No public proof-of-concept exploit code has been verified for CVE-2026-8108. See the CISA ICS Advisory and GitHub CSAF data for additional technical context.
Detection Methods for CVE-2026-8108
Indicators of Compromise
- Unexpected handle opens to the Fuji Tellus driver device object from non-administrative user contexts
- New SYSTEM-level processes spawned by user accounts shortly after interaction with the Fuji Tellus driver
- Modifications to kernel memory regions or sudden disabling of endpoint security agents on hosts with Fuji Tellus installed
Detection Strategies
- Audit the driver's device object access control list and alert when read or write permissions are granted to Everyone, Users, or Authenticated Users.
- Monitor for CreateFile calls from low-privilege processes targeting the Fuji Tellus driver path, followed by DeviceIoControl activity.
- Correlate driver access events with subsequent token manipulation, process injection, or privilege escalation behaviors using endpoint detection and response telemetry.
Monitoring Recommendations
- Enable Windows kernel object access auditing (Event ID 4663) on the Fuji Tellus device object and forward events to a centralized SIEM.
- Track loaded driver inventory across managed endpoints and flag hosts where the affected driver is present.

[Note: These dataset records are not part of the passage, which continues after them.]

Context: an optimization exercise on an open-source flow, tuned for small area. The choices shown serve that exercise and are no tape-out recipe.
In this exercise RTL edits were held to simulation tests only and were not proved equivalent to the original.
No activity file was given, so power comes from the tool's default toggle rates.

Design kbd_scan_react, start of the top module:
module kbd_scan_react (
    input  wire        clk,
    input  wire        rst,
    input  wire        cmd_valid,
    input  wire [7:0]  cmd,
    output wire        cmd_ready,
    output wire [7:0]  row_n,
    input  wire [7:0]  col_n,
    input  wire [31:0] rnd_data,
    output wire        rnd_take,
    output wire [17:0] ev,
    output wire        led_valid,
    output wire [23:0] led_data,
    output wire        draw_valid,
    output wire [1:0]  draw_sprite,
    output wire [2:0]  fault
);
    localparam [3:0] S_IDLE = 4'd0,  S_INIT = 4'd1,  S_SCAN = 4'd2,  S_DB   = 4'd3,
                     S_EP   = 4'd4,  S_LKM  = 4'd5,  S_KS   = 4'd6,  S_LT   = 4'd7,
                     S_LU   = 4'd8,  S_L0   = 4'd9,  S_L1   = 4'd10, S_LF   = 4'd11,
                     S_LM   = 4'd12, S_DT   = 4'd13;
    reg [3:0]  st;
    reg        run;       
    reg        h;         
    reg        t;         
    reg [5:0]  p;         
    reg        q_hi;      
    reg [2:0]  q_lo;
    reg [1:0]  mode;
    reg        c_hi;      
    reg [2:0]  c_lo;
    reg        seeded;
    reg        scanned;   
    reg        fresh;     
    reg        ftype;     
    reg        lz;
    reg [1:0]  sprite;
    reg        dz;
    reg        dv;
    reg        ev_v, ev_k;
    reg [2:0]  ev_r, ev_c;
    reg [1:0]  flt;       
    reg [63:0]  r_b, r_c0, r_c1, r_c2, r_c3;
    reg [155:0] lr;
    reg [31:0]  dr;
    reg [7:0]   lc;
    wire halted  = |flt;
  ...
Size: roughly 1,400 cells after synthesis, ~110 I/O pins.
export LEC_CHECK = 0
export CAP_MARGIN = 20
export CORE_MARGIN = 2
export CORE_UTILIZATION = 60
export PLACE_DENSITY = 0.75
export SLEW_MARGIN = 20
create_clock -name core_clock -period 14.0 [get_ports {clk}]
standard.sh (not shown) runs the stock make flow with config.mk's settings and CLKGATE_MAP_FILE= SYNTH_SCRIPT=/design/flow/synth_recipe.tcl, a recipe that flattens the netlist after the stock synthesis.
==> flow/flow/run.sh <==
#!/bin/bash
# Layout flow: the standard synthesis, then an area-oriented re-mapping of
# its combinational logic (flip-flops untouched, equivalence proven with Yosys;
# the standard netlist is used if anything fails), then the standard layout
# steps with these changes: port buffers use buf_1, and clock tree synthesis
# uses clkbuf_8 with smaller sink clusters and no dummy loads.
set -euo pipefail
HERE=$(pwd)
R=$HERE/orfs/results/$FLOW_PLATFORM/kbd_scan_react/base
LIB=$FLOW_HOME/platforms/$FLOW_PLATFORM/lib/sky130_fd_sc_hd__tt_025C_1v80.lib
YOSYS=$FLOW_HOME/../tools/install/yosys/bin/yosys
[ -x "$YOSYS" ] || YOSYS=yosys
export CTS_ARGS="-sink_clustering_enable -repair_clock_nets -dont_use_dummy_load -buf_list sky130_fd_sc_hd__clkbuf_8 -sink_clustering_size 20 -sink_clustering_max_diameter 50"
export BUFFER_PORTS_ARGS="-buffer_cell sky130_fd_sc_hd__buf_1"

bash standard.sh synth > standard_synth.log 2>&1
cp "$R/1_2_yosys.v" "$HERE/std_1_2_yosys.v"

DU=$(sed -n '/^export DONT_USE_CELLS/,/^#/p' "$FLOW_HOME/platforms/$FLOW_PLATFORM/config.mk" \
     | grep -o 'sky130_fd_sc_hd__[a-z0-9_]*' | sed 's/^/-dont_use /' | tr '\n' ' ')
sed -e "s#@LIB@#$LIB#g" -e "s#@IN@#$HERE/std_1_2_yosys.v#" -e "s#@OUT@#$HERE/resynth.v#" \
    -e "s#@ABC@#$HERE/flow/area.abc#" -e "s#@TOP@#$FLOW_TOP#g" -e "s#@DONTUSE@#$DU#" \
    -e "s#@STAT@#$HERE/resynth_stat.txt#" flow/resynth.ys > resynth.ys
sed -e "s#@LIB@#$LIB#g" -e "s#@GOLD@#$HERE/std_1_2_yosys.v#" -e "s#@GATE@#$HERE/resynth.v#" \
    -e "s#@TOP@#$FLOW_TOP#g" flow/equiv.ys > equiv.ys
sed -e "s#@LIB@#$LIB#g" -e "s#@GATE@#$HERE/resynth.v#" -e "s#@TOP@#$FLOW_TOP#g" flow/check.ys > check.ys
if "$YOSYS" -q -l resynth.log resynth.ys > /dev/null 2>&1 && \
   "$YOSYS" -q -l check.log check.ys > /dev/null 2>&1 && \
   "$YOSYS" -q -l equiv.log equiv.ys > /dev/null 2>&1; then
  cp "$HERE/resynth.v" "$R/1_2_yosys.v"
  rm -f "$R/1_synth.odb" "$R/1_synth.sdc"
  echo "using the re-mapped netlist" > netlist_choice.txt
else
  echo "re-mapping failed; using the standard netlist" > netlist_choice.txt
fi

bash standard.sh > standard.log 2>&1
==> flow/flow/area.abc <==
strash
dch -f
amap
strash
dch -f
amap
topo
Other scripts of this flow, unchanged in this note and not shown: flow/flow/check.ys, flow/flow/equiv.ys, flow/flow/resynth.ys
Then changed:
==> flow/flow/area.abc (replaced) <==
strash
&get -n
&deepsyn -J 1000 -T 900
&put
dch -f
amap
strash
dch -f
amap
topo
Result: Wire length came out lower by about a fifth; cell count came out lower by a little under a tenth; synthesized area came out lower by a few percent; hold slack gains 8.5 ps; setup slack gains 370 ps; power came out lower by a quarter to a third.

========
Another version of the RTL of kbd_scan_react (not shown whole).
Size in the first run: roughly 1,300 cells after synthesis, roughly 110 I/O pins, ~16,000 um^2 of cells after synthesis.
export LEC_CHECK = 0
export CAP_MARGIN = 20
export CORE_MARGIN = 2
export CORE_UTILIZATION = 40
export PLACE_DENSITY = 0.6
export SLEW_MARGIN = 20
create_clock -name core_clock -period 14.0 [get_ports {clk}]
==> flow/flow/area.abc <==
strash
&get -n
&deepsyn -J 1000 -T 900
&put
dch -f
amap
strash
dch -f
amap
topo
==> flow/flow/check.ys <==
# The re-mapped netlist holds only library cells, each pin driven once.
read_liberty -lib @LIB@
read_verilog @GATE@
hierarchy -check -top @TOP@
check -assert -mapped
==> flow/flow/equiv.ys <==
# Prove the re-mapped netlist equivalent to the standard synthesis.
read_liberty -ignore_miss_func @LIB@
read_verilog @GOLD@
rename @TOP@ gold
read_verilog @GATE@
rename @TOP@ gate
flatten gold gate
opt_clean
equiv_make gold gate equiv
hierarchy -top equiv
equiv_simple
equiv_induct
equiv_status -assert
==> flow/flow/resynth.ys <==
# Re-map the combinational logic of the standard synthesis for area. The
# flip-flops are kept as black boxes, so each keeps its name and cell type.
read_liberty -ignore_miss_func @LIB@
blackbox sky130_fd_sc_hd__df* sky130_fd_sc_hd__sdf* sky130_fd_sc_hd__edf* sky130_fd_sc_hd__dl* sky130_fd_sc_hd__conb_1
read_verilog @IN@
hierarchy -top @TOP@
flatten
opt -purge
abc -liberty @LIB@ @DONTUSE@ -script @ABC@
opt_clean -purge
setundef -zero
hilomap -singleton -hicell sky130_fd_sc_hd__conb_1 HI -locell sky130_fd_sc_hd__conb_1 LO
insbuf -buf sky130_fd_sc_hd__buf_4 A X
splitnets
opt_clean -purge

tee -o @STAT@ stat -liberty @LIB@
write_verilog -noattr -nohex -nodec @OUT@
Scripts as last shown in full above: flow/flow/run.sh
Next try:
==> flow/flow/area.abc (replaced) <==
strash
dch -f
amap
strash
dch -f
amap
topo
Global-route usage increases by 0.62 points.
Wire length climbs by a little under a tenth.
Design area goes up by a few percent.
Fmax is lower by roughly a tenth.
Hold slack improves by 0.0082 ns.
Sequential power grows by about a fifth.
Non-clock buffer count is higher by 2.
Power goes up by a quarter to a third.
Die area rises by a few percent.
Via count increases by roughly a tenth.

- Review process ancestry for unprivileged parents launching elevated child processes on systems running Fuji Tellus.
How to Mitigate CVE-2026-8108
Immediate Actions Required
- Inventory all endpoints with Fuji Tellus installed and restrict interactive access to trusted administrators only.
- Modify the driver device object ACL to remove access for non-administrative principals using sc sdset or equivalent tooling, where supported by the vendor.
- Contact the vendor to obtain a fixed installer or guidance before reinstalling or upgrading Fuji Tellus.
Patch Information
No vendor patch URL is listed in the available data at the time of publication. Refer to the CISA ICS Advisory ICSA-26-132-01 for updated remediation guidance and any vendor-supplied fixes.
Workarounds
- Remove or disable the Fuji Tellus driver on systems that do not require its functionality until a fixed version is available.
- Apply application allowlisting to prevent unauthorized binaries from invoking DeviceIoControl against the affected driver.
- Enforce least-privilege user policies and limit local logon rights on systems where Fuji Tellus is deployed.
# Configuration example: query and harden the driver device security descriptor on Windows
sc.exe sdshow FujiTellusDriver
# Replace the descriptor to grant access only to SYSTEM and Administrators
sc.exe sdset FujiTellusDriver "D:(A;;GA;;;SY)(A;;GA;;;BA)"
Disclaimer: This content was generated using AI. While we strive for accuracy, please verify critical information with official sources.